Por: Tainara Ferreira*

Por muito tempo, o cânone literário foi escrito majoritariamente por homens. Mulheres que ousavam escrever precisaram driblar preconceitos, assinar com pseudônimos masculinos ou simplesmente ver seu talento ser ofuscado por uma sociedade que não as via como intelectuais. Felizmente, esse cenário vem mudando, mas ainda há um caminho longo pela frente. Um dos jeitos mais simples de contribuir com essa mudança é, literalmente, ler mais mulheres.
Vale mencionar que não se trata de ler autoras “só porque são mulheres”, mas de reconhecer que, historicamente, suas vozes tiveram menos espaço — e que há um universo riquíssimo de talento esperando para ser descoberto (ou redescoberto). Para começar essa jornada, confira na lista a seguir algumas escritoras que atravessam diferentes épocas e estilos:
- Jane Austen (1775–1817): Pioneira ao retratar, com ironia afiadíssima, os dilemas sociais e amorosos das mulheres de sua época. Obras como Orgulho e Preconceito continuam atuais ao expor as pressões do casamento e da posição social feminina, tudo isso escrito por uma mulher que, na época, sequer assinava seus livros com o próprio nome.
- Agatha Christie (1890–1976): A “Rainha do Crime” revolucionou o gênero policial e é, até hoje, uma das autoras mais vendidas da história. Com tramas engenhosas e personagens icônicos como Hercule Poirot, ela prova que literatura de entretenimento também pode ser genial.
- Maya Angelou (1928–2014): Poeta, ativista e memorialista, marcou a literatura com Eu Sei Por Que o Pássaro Canta na Gaiola, relato autobiográfico sobre infância, racismo e superação nos Estados Unidos. Sua escrita une delicadeza e força em doses raras.
- Elena Ferrante (contemporânea): Pseudônimo da autora italiana que guarda sua identidade em segredo até hoje, é responsável pela premiada tetralogia napolitana (iniciada com A Amiga Genial), que retrata com profundidade a amizade feminina, as desigualdades sociais e o amadurecimento de duas mulheres na Itália do pós-guerra.

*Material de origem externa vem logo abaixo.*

===== src/rtl/raw_pattern_pixel.sv =====
// Combinational pattern lookup: beat contents for position (x, y) and pattern.
// Lane 0 is the leftmost pixel and sits in the most significant field.
module raw_pattern_pixel
  import raw_stream_pkg::*;
#(
  parameter int unsigned DATA_WIDTH = 40,
  parameter int unsigned XW         = 9,
  parameter int unsigned YW         = 11
) (
  input  logic [XW-1:0]         x,
  input  logic [YW-1:0]         y,
  input  pattern_e              pat,
  output logic [DATA_WIDTH-1:0] beat
);

  logic [PIX_WIDTH-1:0] v;
  logic                 chk;

  always_comb begin
    beat = '0;
    v    = '0;
    chk  = ((32'(x) ^ 32'(y)) & 32'd8) != 32'd0;
    for (int unsigned k = 0; k < PIX_PER_CLK; k++) begin
      unique case (pat)
        PAT_FLAT:  v = (k == 0) ? BAYER_B : (k == 1) ? BAYER_G1 : (k == 2) ? BAYER_G2 : BAYER_R;
        // 4*x + k is simply x with the lane index appended
        PAT_HRAMP: v = PIX_WIDTH'({x, 2'(k)});
        PAT_VRAMP: v = PIX_WIDTH'(y);
        default:   v = chk ? '1 : '0;
      endcase
      beat[DATA_WIDTH-1-k*PIX_WIDTH -: PIX_WIDTH] = v;
    end
  end

endmodule
$ cat config.mk
export PLATFORM = sky130hd
export DESIGN_NAME = tristate_grant_seq
export DESIGN_NICKNAME = d
export VERILOG_FILES = /design/src/rtl/tristate_grant_seq_pkg.sv /design/src/rtl/tristate_grant_seq_rr_pick.sv /design/src/rtl/tristate_grant_seq.sv
export SDC_FILE = /design/constraint.sdc
export NUM_CORES = 1
export LEC_CHECK = 0
export ABC_AREA = 1
export ABC_CLOCK_PERIOD_IN_PS = 2300
export CAP_MARGIN = 20
export CORE_UTILIZATION = 53
export CTS_CLUSTER_DIAMETER = 120
export CTS_CLUSTER_SIZE = 8
export DETAILED_ROUTE_END_ITERATION = 12
export PLACE_DENSITY = 0.86
export SLEW_MARGIN = 20
export SYNTH_ARGS = -nofsm -noshare
export SYNTH_HDL_FRONTEND = slang
export SYNTH_SLANG_ARGS = --single-unit
$ cat constraint.sdc
create_clock -name clk -period 2.3 [get_ports clk]
set_clock_uncertainty 0.15 [all_clocks]
set_input_delay 0.345 -clock clk [delete_from_list [all_inputs] [get_ports clk]]
set_output_delay 0.345 -clock clk [all_outputs]
set_load 0.05 [all_outputs]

- Conceição Evaristo (contemporânea): Uma das vozes mais importantes da literatura brasileira atual, escreve sobre raça, gênero e periferia com uma potência única. Becos da Memória e Ponciá Vicêncio são ótimas portas de entrada e trazem reflexões muito necessárias.
- Cecília Meireles (1901–1964): Uma das maiores poetas do modernismo brasileiro, capaz de transformar temas cotidianos em versos de rara sensibilidade e musicalidade.
Da ironia inglesa do século XVIII à poesia periférica brasileira contemporânea, essas seis autoras provam que a Literatura escrita por mulheres é plural, potente e atemporal. Dê uma chance a pelo menos uma delas e descubra como suas histórias podem enriquecer sua estante e sua visão de mundo.